A Blanca Lewin, cuyas dotes actorales el director había comprobado en su película En la cama, la acompaña como pareja Santiago Cabrera, conocido por su rol de Isaac Méndez en la serie Héroes para la televisión.

«En el fondo yo necesitaba un buen actor, porque el protagonista está en todas las escenas y tiene una carga dramática muy importante. Había visto la película Che, donde interpreta a Camilo, y además Santiago vivía desde hacía diez años fuera de Chile, algo que también le ocurre a mi personaje y por lo cual podía identificarse fácilmente con el papel».

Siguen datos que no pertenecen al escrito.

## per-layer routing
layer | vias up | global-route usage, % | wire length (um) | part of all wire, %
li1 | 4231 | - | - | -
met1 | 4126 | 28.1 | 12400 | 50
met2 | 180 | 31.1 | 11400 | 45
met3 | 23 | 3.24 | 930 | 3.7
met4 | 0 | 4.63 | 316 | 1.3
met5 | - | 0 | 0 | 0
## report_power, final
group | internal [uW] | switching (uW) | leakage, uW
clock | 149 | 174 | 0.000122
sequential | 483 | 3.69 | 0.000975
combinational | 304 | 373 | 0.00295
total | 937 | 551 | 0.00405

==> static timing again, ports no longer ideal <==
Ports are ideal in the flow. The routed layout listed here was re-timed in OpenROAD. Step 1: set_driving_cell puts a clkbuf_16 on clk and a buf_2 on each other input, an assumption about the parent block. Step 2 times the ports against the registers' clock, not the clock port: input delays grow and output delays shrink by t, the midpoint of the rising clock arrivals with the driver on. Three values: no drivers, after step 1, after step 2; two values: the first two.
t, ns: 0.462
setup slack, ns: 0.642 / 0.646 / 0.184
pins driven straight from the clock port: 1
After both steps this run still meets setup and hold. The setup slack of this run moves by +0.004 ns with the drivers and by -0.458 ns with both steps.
Source: an optimization exercise on an open RTL-to-GDS flow (aim: small area). Production flows keep margins and buffers that such runs may drop. In this exercise RTL edits were held to simulation tests only and were not proved equivalent to the original. No driver is modelled on the clock port, so clocking that relies on it looks cheaper here than on a real chip. Power and IR drop assume default switching activity.

`design/flow/flow/run.sh`:
```
#!/bin/bash
# The standard layout with these changes:
# - the standard synthesis maps the logic with an area-oriented ABC script
#   (flow/abc_map.script in place of ORFS's abc_speed.script; everything
#   else in synthesis is unchanged);
# - after the standard synthesis, every combinational cell gets its smallest
#   drive strength (flow/downsize.py); the placement resizer sizes up what
#   needs it;
# - the clock tree is a clkbuf_2 that drives four clkbuf_8, one per quarter
#   of the registers (flow/pre_cts.tcl, run before CTS, which then has
#   nothing left to do);
# - port buffers of the smallest buffer cell.
set -euo pipefail
rm -rf scripts_abc
cp -r "$FLOW_HOME/scripts" scripts_abc
cp flow/abc_map.script scripts_abc/abc_speed.script
bash standard.sh "SCRIPTS_DIR=$PWD/scripts_abc" synth > synth.log 2>&1
R=orfs/results/$FLOW_PLATFORM/top_FSM_LightStand_PWM/base
python3 flow/downsize.py $R/1_2_yosys.v \
  $FLOW_HOME/platforms/sky130hd/lib/sky130_fd_sc_hd__tt_025C_1v80.lib > downsize.log 2>&1
bash standard.sh \
  "PRE_CTS_TCL=$PWD/flow/pre_cts.tcl" \
  "CTS_ARGS=-clk_nets i_clk -dont_use_dummy_load -buf_list sky130_fd_sc_hd__clkbuf_1" \
  "BUFFER_PORTS_ARGS=-buffer_cell sky130_fd_sc_hd__buf_1" \
  finish > standard.log 2>&1
```
`design/flow/flow/abc_map.script`:
```
&get -n
&st
&dch -f
&nf -R 1000
&put
```
`design/flow/flow/downsize.py`:
```
"""Give every combinational cell of the synthesized netlist its smallest
drive strength; the placement resizer sizes up what needs it."""
import re, sys
lib = open(sys.argv[2]).read()
area = {m.group(1): float(m.group(2)) for m in re.finditer(
    r'cell\s*\(\s*"?(sky130_fd_sc_hd__\w+?)"?\s*\)\s*\{.*?area\s*:\s*([\d.]+)', lib, re.S)}
dont = set(sys.argv[3].split()) if len(sys.argv) > 3 else set()
fam = {}
for c in area:
    m = re.match(r'(sky130_fd_sc_hd__\w+)_(\d+)$', c)
    if m and c not in dont:
        fam.setdefault(m.group(1), []).append(c)
def smallest(c):
    m = re.match(r'(sky130_fd_sc_hd__\w+)_(\d+)$', c)
    if not m or m.group(1).split('__')[1].startswith(('df', 'sdf', 'edf', 'dl', 'conb')):
        return c
    opts = fam.get(m.group(1), [c])
    return min(opts, key=lambda x: (area[x], x != c))
src = open(sys.argv[1]).read()
n = 0
def sub(m):
    global n
    new = smallest(m.group(2))
    n += new != m.group(2)
    return m.group(1) + new
out = re.sub(r'^(\s*)(sky130_fd_sc_hd__\w+)(?=\s)', sub, src, flags=re.M)
open(sys.argv[1], 'w').write(out)
print(f"downsized {n} cells")
```
`design/flow/flow/pre_cts.tcl`:
```
# The clock tree: the clock port drives one clkbuf_2, which drives four
# clkbuf_8, each of which drives the registers of one quarter of the placed
# design (split at the median x, then each half at its median y). Run before
# CTS, which then finds the port's net with a single sink and leaves it
# alone.
set block [ord::get_db_block]
set clk_net [$block findNet i_clk]
set master [[ord::get_db] findMaster sky130_fd_sc_hd__buf_6]
set sinks {}
foreach iterm [$clk_net getITerms] {
  set loc [[$iterm getInst] getLocation]
  lappend sinks [list $iterm [lindex $loc 0] [lindex $loc 1]]
}
set sinks [lsort -real -index 1 $sinks]
set half [expr {[llength $sinks] / 2}]
set groups {}
foreach part [list [lrange $sinks 0 [expr {$half - 1}]] [lrange $sinks $half end]] {
  set part [lsort -real -index 2 $part]
  set q [expr {[llength $part] / 2}]
  lappend groups [lrange $part 0 [expr {$q - 1}]] [lrange $part $q end]
}
set root [odb::dbInst_create $block [[ord::get_db] findMaster sky130_fd_sc_hd__clkbuf_2] clkbuf_root]
set root_net [odb::dbNet_create $block clknet_root]
$root_net setSigType CLOCK
[$root findITerm A] connect $clk_net
[$root findITerm X] connect $root_net
set rx 0; set ry 0
foreach s $sinks {
  set rx [expr {$rx + [lindex $s 1]}]
  set ry [expr {$ry + [lindex $s 2]}]
}
$root setLocation [expr {int($rx / [llength $sinks])}] [expr {int($ry / [llength $sinks])}]
$root setPlacementStatus PLACED
set i 0
foreach group $groups {
  set buf [odb::dbInst_create $block $master clkbuf_leaf_$i]
  set net [odb::dbNet_create $block clknet_leaf_$i]
  $net setSigType CLOCK
  set sx 0; set sy 0
  foreach s $group {
    set iterm [lindex $s 0]
    $iterm disconnect
    $iterm connect $net
    set sx [expr {$sx + [lindex $s 1]}]
    set sy [expr {$sy + [lindex $s 2]}]
  }
  [$buf findITerm A] connect $root_net
  [$buf findITerm X] connect $net
  set n [llength $group]
  $buf setLocation [expr {int($sx / $n)}] [expr {int($sy / $n)}]
  $buf setPlacementStatus PLACED
  puts "clock buffer $i drives $n registers"
  incr i
}
detailed_placement
```
`design/flow/standard.sh`:
```
#!/bin/bash
# synth_recipe.tcl (not shown) runs the flow's synth.tcl, then flattens the netlist and writes it again
# the make line also repeats each setting of config.mk as NAME=value (left out here)
make -C /OpenROAD-flow-scripts/flow DESIGN_CONFIG=/design/flow/config.mk WORK_HOME=/design/flow/orfs CLKGATE_MAP_FILE= SYNTH_SCRIPT=/design/flow/synth_recipe.tcl "${@:-finish}"
```
`design/flow/config.mk`:
```
export PLATFORM = sky130hd
export DESIGN_NAME = top_FSM_LightStand_PWM
export DESIGN_NICKNAME = top_FSM_LightStand_PWM
export VERILOG_FILES = /design/flow/design.v
export SDC_FILE = /design/flow/constraint.sdc
export NUM_CORES = 4
export LEC_CHECK = 0
export CAP_MARGIN = 20
export CORE_MARGIN = 2
export CORE_UTILIZATION = 40
export SLEW_MARGIN = 20
```
`design/flow/constraint.sdc`:
```
create_clock -name core_clock -period 10.0 [get_ports {i_clk}]
set_input_delay 2.0000 -clock core_clock [delete_from_list [all_inputs] [get_ports {i_clk}]]
set_output_delay 2.0000 -clock core_clock [all_outputs]
set_load 0.01 [all_outputs]
```
Background: an optimization exercise with open tools, aiming at small area, a short achievable clock period and few clock cycles. Do not read the settings as production practice.
Function was checked by simulation only, so behaviour that the tests miss may differ from the original.

## job 101
Design processor, start of the top module:
module processor(input            clk,
                 input            rst,         
                 output [7:0]     mem_addr,
                 output           mem_we,
                 output [7:0]     mem_wdata,
                 input  [7:0]     mem_rdata,   
                 output           halted,
                 output [7:0]     v0
                );
    reg  [7:0] ar;         
    reg        mv;         
    reg  [7:0] ir;         
    reg  [31:0] sel;       
    reg        xv;         
    reg  [7:0] acc;
    reg  [7:0] b;          
    reg  [4:0] rw;         
    reg  [1:0] opw;        
    reg        wv;         
    reg        we_q;
    reg  [7:0] wd_q;
    reg        d1;         
    reg        ld1, ld2;   
    reg        halt_q;
    reg  [7:0] pm;         
    reg        mp, xp;     
    reg        bv;         
    reg  [7:0] btb_nx, btb_tgt;    
    reg        chk;        
    reg  [7:0] wq;         
    reg  [4:0] rw2;        
    reg        rv2;        
    reg        fwdb;       
    reg        accfix;     
    wire [2:0] op = ir[7:5];
    wire [4:0] ri = ir[4:0];
    wire       mis = chk & (wd_q != btb_tgt);
    wire       ex0 = xv & ~halt_q & ~mis;
    wire [7:0] rr, wres;
    wire       wen = rv2 & ~halt_q;
    shiftregs regfile(rr, v0, sel, rw2, wq, wen, clk, rst);
    wire [7:0] acc_e = accfix ? wq : acc;
    wire [7:0] b_e   = fwdb ? wq : b;
    alu wb(wres, acc_e, b_e, opw);
    wire [7:0] rv  = (rv2 & (rw2 == ri)) ? wq : rr;
    wire       whz = wv & (rw == ri);        
    wire       p31 = (wv & (rw == 5'd31)) | (rv2 & (rw2 == 5'd31));
    wire is_acm  = (op == 3'd0);
    wire is_acmi = (op == 3'd1);
    wire is_bnz  = (op == 3'd4);
    wire is_lw   = (op == 3'd7);
  ...
For scale: about 1200 cells after synthesis, roughly 390 flip-flops, roughly 16000 sq um of cells after synthesis.
==> module shiftregs, before the edit <==
module shiftregs(output [7:0] data_out,
                 output [7:0] v0,        
                 input  [31:0] rsel,     
                 input  [4:0] waddr,
                 input  [7:0] data_in,
                 input        enable,
                 input        clk,
                 input        rst
                );
    wire [7:0] q [0:31];
    wire [7:0] wd0  = rst ? 8'h00 : data_in;
    wire [7:0] wdsp = rst ? 8'hFF : data_in;
    genvar i;
    generate
        for (i = 0; i < 32; i = i + 1) begin : r
            reg [7:0] d;
            always @(posedge clk)
                if (rst | (enable & (waddr == i)))
                    d <= (i == 29) ? wdsp : wd0;
            assign q[i] = d;
        end
    endgenerate
    reg [7:0] rd;
    integer k;
    always @(*) begin
        rd = 8'h00;
        for (k = 0; k < 32; k = k + 1)
            rd = rd | ({8{rsel[k]}} & q[k]);
    end
    assign data_out = rd;
    assign v0 = q[1];
endmodule
==> module processor, before the edit <==
module processor(input            clk,
                 input            rst,         
                 output [7:0]     mem_addr,
                 output           mem_we,
                 output [7:0]     mem_wdata,
                 input  [7:0]     mem_rdata,   
                 output           halted,
                 output [7:0]     v0
                );
    reg  [7:0] ar;         
    reg        mv;         
    reg  [7:0] ir;         
    reg  [31:0] sel;       
    reg        xv;         
    reg  [7:0] acc;
    reg  [7:0] b;          
    reg  [4:0] rw;         
    reg  [1:0] opw;        
    reg        wv;         
    reg        we_q;
    reg  [7:0] wd_q;
    reg        d1;         
    reg        ld1, ld2;   
    reg        halt_q;
    reg  [7:0] pm;         
    reg        mp, xp;     
    reg        bv;         
    reg  [7:0] btb_nx, btb_tgt;    
    reg        chk;        
    reg  [7:0] wq;         
    reg  [4:0] rw2;        
    reg        rv2;        
    reg        fwdb;       
    reg        accfix;     
    wire [2:0] op = ir[7:5];
    wire [4:0] ri = ir[4:0];
    wire       mis = chk & (wd_q != btb_tgt);
    wire       ex0 = xv & ~halt_q & ~mis;
    wire [7:0] rr, wres;
    wire       wen = rv2 & ~halt_q;
    shiftregs regfile(rr, v0, sel, rw2, wq, wen, clk, rst);
    wire [7:0] acc_e = accfix ? wq : acc;
    wire [7:0] b_e   = fwdb ? wq : b;
    alu wb(wres, acc_e, b_e, opw);
    wire [7:0] rv  = (rv2 & (rw2 == ri)) ? wq : rr;
    wire       whz = wv & (rw == ri);        
    wire       p31 = (wv & (rw == 5'd31)) | (rv2 & (rw2 == 5'd31));
    wire is_acm  = (op == 3'd0);
    wire is_acmi = (op == 3'd1);
    wire is_bnz  = (op == 3'd4);
    wire is_lw   = (op == 3'd7);
    wire is_sw   = (op == 3'd6);
    wire wr_op   = (op == 3'd2) | (op == 3'd3) | (op == 3'd5);
    wire rp    = ex0 & ((whz & (is_bnz | is_sw)) | (is_sw & p31));    
    wire ex    = ex0 & ~rp;
    wire anz   = |acc_e;
    wire taken = ex & is_bnz & anz & ~xp;                  
    wire ptake = ex & is_bnz & anz & xp;                   
    wire memop = ex & op[2] & op[1];
    wire seqfx = ex & xp & ~(is_bnz & anz) & ~memop;       
    wire [7:0] pcx1 = xp ? btb_nx : pm;
    wire [7:0] pcx  = pcx1 - 8'd1;
    wire [7:0] ar1  = ar + 8'd1;
    wire hit   = bv & (ar1 == btb_nx);
    wire halt_set = rv2 & ~halt_q & (rw2 == 5'd31) & (|wq);
    assign mem_addr  = ar;
    assign mem_we    = we_q;
    assign mem_wdata = wd_q;
    assign halted    = halt_q;
    always @(posedge clk) begin
        ir   <= mem_rdata;
        sel  <= 32'd1 << mem_rdata[4:0];
        wd_q <= rv;
        b    <= ld2 ? mem_rdata : (ex & (is_bnz | memop)) ? pcx1 : rv;
        opw  <= ld2 ? 2'b11 : {op[2], op[2] ^ op[0]};
        if (xv) rw <= ri;
        wq   <= wres;
        rw2  <= rw;
        fwdb <= whz & xv & wr_op;
        pm   <= ar;
        mp   <= hit;
        xp   <= mp;
        if (taken) begin
            btb_nx  <= pm;
            btb_tgt <= rv;
        end else if (mis) begin
            btb_tgt <= wd_q;
        end
        if (rst) begin
            ar     <= 8'd0;
            mv     <= 1'b0;
            xv     <= 1'b0;
            acc    <= 8'd0;
            wv     <= 1'b0;
            we_q   <= 1'b0;
            d1     <= 1'b0;
            ld1    <= 1'b0;
            ld2    <= 1'b0;
            halt_q <= 1'b0;
            rv2    <= 1'b0;
            accfix <= 1'b0;
            bv     <= 1'b0;
            chk    <= 1'b0;
        end else begin
            ar     <= d1 ? b : mis ? wd_q : rp ? pcx : taken ? rv : seqfx ? pcx1 :
                      memop ? acc_e : hit ? btb_tgt : ar1;
            mv     <= ~(mis | rp | taken | seqfx | memop | d1);
            xv     <= mv & ~(mis | rp | taken | seqfx | memop);
            if (taken) bv <= 1'b1;
            chk    <= ptake;
            acc    <= (ex & is_acm)  ? rv :
                      (ex & is_acmi) ? {{3{ri[4]}}, ri} : acc_e;
            accfix <= ex & is_acm & whz;
            rv2    <= wv;
            wv     <= (ex & (wr_op | (is_bnz & anz))) | ld2;
            we_q   <= ex & is_sw;
            d1     <= memop;
            ld1    <= memop & is_lw;
            ld2    <= ld1;
            halt_q <= halt_q | halt_set;
        end
    end
endmodule
Settings: LEC_CHECK=0, CAP_MARGIN=20, CORE_MARGIN=2, CORE_UTILIZATION=60, CTS_BUF_LIST=sky130_fd_sc_hd__clkbuf_16, CTS_CLUSTER_DIAMETER=100, CTS_CLUSTER_SIZE=22, PLACE_DENSITY=0.7, SETUP_SLACK_MARGIN=3.5, SLEW_MARGIN=20; clock period 6.0 ns.
run.sh (not shown) runs the stock make flow with config.mk's settings and CLKGATE_MAP_FILE= SYNTH_SCRIPT=/design/flow/synth_recipe.tcl, a recipe that flattens the netlist after the stock synthesis.
Testbench counts of job 101, summed over its fixed seeds: cycles 30,636.
Relative to job 101, the following input files were edited for job 102:
==> flow/design.v, changed modules only <==
module shiftregs(output [7:0] data_out,
                 output [7:0] v0,        
                 input  [3:0] rsel_hi,   
                 input  [7:0] rsel_lo,   
                 input  [4:0] waddr,
                 input  [7:0] data_in,
                 input        enable,
                 input        clk,
                 input        rst
                );
    wire [7:0] q [0:31];
    wire [7:0] wd0  = rst ? 8'h00 : data_in;
    wire [7:0] wdsp = rst ? 8'hFF : data_in;
    genvar i;
    generate
        for (i = 0; i < 32; i = i + 1) begin : r
            reg [7:0] d;
            always @(posedge clk)
                if (rst | (enable & (waddr == i)))
                    d <= (i == 29) ? wdsp : wd0;
            assign q[i] = d;
        end
    endgenerate
    reg [7:0] rd;
    integer k;
    always @(*) begin
        rd = 8'h00;
        for (k = 0; k < 32; k = k + 1)
            rd = rd | ({8{rsel_hi[k / 8] & rsel_lo[k % 8]}} & q[k]);
    end
    assign data_out = rd;
    assign v0 = q[1];
endmodule
module processor(input            clk,
                 input            rst,         
                 output [7:0]     mem_addr,
                 output           mem_we,
                 output [7:0]     mem_wdata,
                 input  [7:0]     mem_rdata,   
                 output           halted,
                 output [7:0]     v0
                );
    reg  [7:0] ar;         
    reg        mv;         
    reg  [7:0] ir;         
    reg  [3:0] sel_hi;     
    reg  [7:0] sel_lo;     
    reg        xv;         
    reg  [7:0] acc;
    reg  [7:0] b;          
    reg  [4:0] rw;         
    reg  [1:0] opw;        
    reg        wv;         
    reg        we_q;
    reg  [7:0] wd_q;
    reg        d1;         
    reg        ld1, ld2;   
    reg        halt_q;
    reg  [7:0] pm;         
    reg        mp, xp;     
    reg        bv;         
    reg  [7:0] btb_nx, btb_tgt;    
    reg        chk;        
    reg  [7:0] wq;         
    reg  [4:0] rw2;        
    reg        rv2;        
    reg        fwdb;       
    reg        accfix;     
    wire [2:0] op = ir[7:5];
    wire [4:0] ri = ir[4:0];
    wire       mis = chk & (wd_q != btb_tgt);
    wire       ex0 = xv & ~halt_q & ~mis;
    wire [7:0] rr, wres;
    wire       wen = rv2 & ~halt_q;
    shiftregs regfile(rr, v0, sel_hi, sel_lo, rw2, wq, wen, clk, rst);
    wire [7:0] acc_e = accfix ? wq : acc;
    wire [7:0] b_e   = fwdb ? wq : b;
    alu wb(wres, acc_e, b_e, opw);
    wire [7:0] rv  = (rv2 & (rw2 == ri)) ? wq : rr;
    wire       whz = wv & (rw == ri);        
    wire       p31 = (wv & (rw == 5'd31)) | (rv2 & (rw2 == 5'd31));
    wire is_acm  = (op == 3'd0);
    wire is_acmi = (op == 3'd1);
    wire is_bnz  = (op == 3'd4);
    wire is_lw   = (op == 3'd7);
    wire is_sw   = (op == 3'd6);
    wire wr_op   = (op == 3'd2) | (op == 3'd3) | (op == 3'd5);
    wire rp    = ex0 & ((whz & (is_bnz | is_sw)) | (is_sw & p31));    
    wire ex    = ex0 & ~rp;
    wire anz   = |acc_e;
    wire taken = ex & is_bnz & anz & ~xp;                  
    wire ptake = ex & is_bnz & anz & xp;                   
    wire memop = ex & op[2] & op[1];
    wire seqfx = ex & xp & ~(is_bnz & anz) & ~memop;       
    wire [7:0] pcx1 = xp ? btb_nx : pm;
    wire [7:0] pcx  = pcx1 - 8'd1;
    wire [7:0] ar1  = ar + 8'd1;
    wire hit   = bv & (ar1 == btb_nx);
    wire halt_set = rv2 & ~halt_q & (rw2 == 5'd31) & (|wq);
    assign mem_addr  = ar;
    assign mem_we    = we_q;
    assign mem_wdata = wd_q;
    assign halted    = halt_q;
    always @(posedge clk) begin
        ir   <= mem_rdata;
        sel_hi <= 4'b0001 << mem_rdata[4:3];
        sel_lo <= 8'b0000_0001 << mem_rdata[2:0];
        wd_q <= rv;
        b    <= ld2 ? mem_rdata : (ex & (is_bnz | memop)) ? pcx1 : rv;
        opw  <= ld2 ? 2'b11 : {op[2], op[2] ^ op[0]};
        if (xv) rw <= ri;
        wq   <= wres;
        rw2  <= rw;
        fwdb <= whz & xv & wr_op;
        pm   <= ar;
        mp   <= hit;
        xp   <= mp;
        if (taken) begin
            btb_nx  <= pm;
            btb_tgt <= rv;
        end else if (mis) begin
            btb_tgt <= wd_q;
        end
        if (rst) begin
            ar     <= 8'd0;
            mv     <= 1'b0;
            xv     <= 1'b0;
            acc    <= 8'd0;
            wv     <= 1'b0;
            we_q   <= 1'b0;
            d1     <= 1'b0;
            ld1    <= 1'b0;
            ld2    <= 1'b0;
            halt_q <= 1'b0;
            rv2    <= 1'b0;
            accfix <= 1'b0;
            bv     <= 1'b0;
            chk    <= 1'b0;
        end else begin
            ar     <= d1 ? b : mis ? wd_q : rp ? pcx : taken ? rv : seqfx ? pcx1 :
                      memop ? acc_e : hit ? btb_tgt : ar1;
            mv     <= ~(mis | rp | taken | seqfx | memop | d1);
            xv     <= mv & ~(mis | rp | taken | seqfx | memop);
            if (taken) bv <= 1'b1;
            chk    <= ptake;
            acc    <= (ex & is_acm)  ? rv :
                      (ex & is_acmi) ? {{3{ri[4]}}, ri} : acc_e;
            accfix <= ex & is_acm & whz;
            rv2    <= wv;
            wv     <= (ex & (wr_op | (is_bnz & anz))) | ld2;
            we_q   <= ex & is_sw;
            d1     <= memop;
            ld1    <= memop & is_lw;
            ld2    <= ld1;
            halt_q <= halt_q | halt_set;
        end
    end
endmodule
There was hardly any difference in via density per instance between job 102 and job 101.
Overall routed net length: job 102 vs job 101 down 3.9%
Job 102 vs. job 101: total clock buffers created by CTS dropped 1; met1 capacity usage during global routing dropped 2.3 points; design area climbed about 0.46%.
Job 102 and job 101 ended up with nearly the same fraction of the cycle the final worst path needs.
Job 101 reports its type of the worst setup path as reg2out while job 102 reports reg2reg.
The count of unique library cells instantiated by Yosys number comes out higher for job 102 vs job 101.
Testbench counts of job 102, summed over its fixed seeds: cycles 30,636.

## static timing again, ports no longer ideal
How much do the figures lean on ideal ports? The routed layouts below were timed once more, with nothing changed but the port constraints. Step 1 assumes that a clkbuf_16 drives the clock port and a buf_2 every other input. Step 2 also shifts input and output timing later by t, the mid clock arrival at the registers, as if the neighbouring blocks saw the same clock. a / b / c = ideal ports / drivers / drivers and shift; a / b = the first two.
| run | t (ns) | slack for setup (ns) | latest minus earliest clock arrival (ns) | worst register clock-pin slew, ns | pins driven straight from the clock port |
|---|---|---|---|---|---|
| job 101 | 0.565 | 3.477 / 3.429 / 3.073 | 0.015 / 0.016 | 0.09 / 0.09 | 1 |
| job 102 | 0.571 | 3.486 / 3.483 / 2.974 | 0.022 / 0.021 | 0.09 / 0.09 | 1 |
After both steps every run listed still meets setup and hold. For job 102, which loses most, drivers alone change the setup slack by -0.003 ns; drivers and shift together by -0.512 ns.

Cuando le pregunto a Matías por los momentos más difíciles que tuvo que afrontar para realizar este filme me responde: «En realidad fue todo muy placentero, es de mis películas la que más me gusta pues siento que ha habido un crecimiento con respecto a las anteriores, y eso me tiene muy contento. La cinta ha funcionado muy bien a nivel de público, especialmente en Chile, lo cual es muy buen termómetro».

Para la cinematografía de su país augura un buen momento, que sustenta «en las nuevas propuestas de buenos directores jóvenes que se están levantando y están siendo premiados internacionalmente. Lo más importante es que las cintas son bien recibidas en nuestro país. Ojalá sea algo que se prolongue en el tiempo, y no sea solamente un boom».

Como joven realizador su mayor reto es «aprender con cada película, y trabajar duro. Con La vida de los peces estuve año y medio enfrascado en el guión y seis meses en la edición, para un saldo total de tres años en los que no descansé de lunes a domingo. Es la primera película que le dedico tanto tiempo, y esto me gustó mucho. Con En la cama ya había aprendido que lo que yo deseaba hacer eran películas que fueran muy personales, historias muy cercanas a mí, pero que a la vez pudieran ser universales».

Volver al Festival de La Habana es para él «como cerrar un ciclo afortunado», con este filme que será el candidato chileno a los premios Oscar y Goya. Desea tener suerte también con el público cubano, pues su propuesta cinematográfica está dirigida a «todos los que una vez en una relación de pareja hemos vivenciado un reencuentro. Creo que por eso la película llega tanto a la gente, porque es muy fácil identificarse y emocionarse con la historia».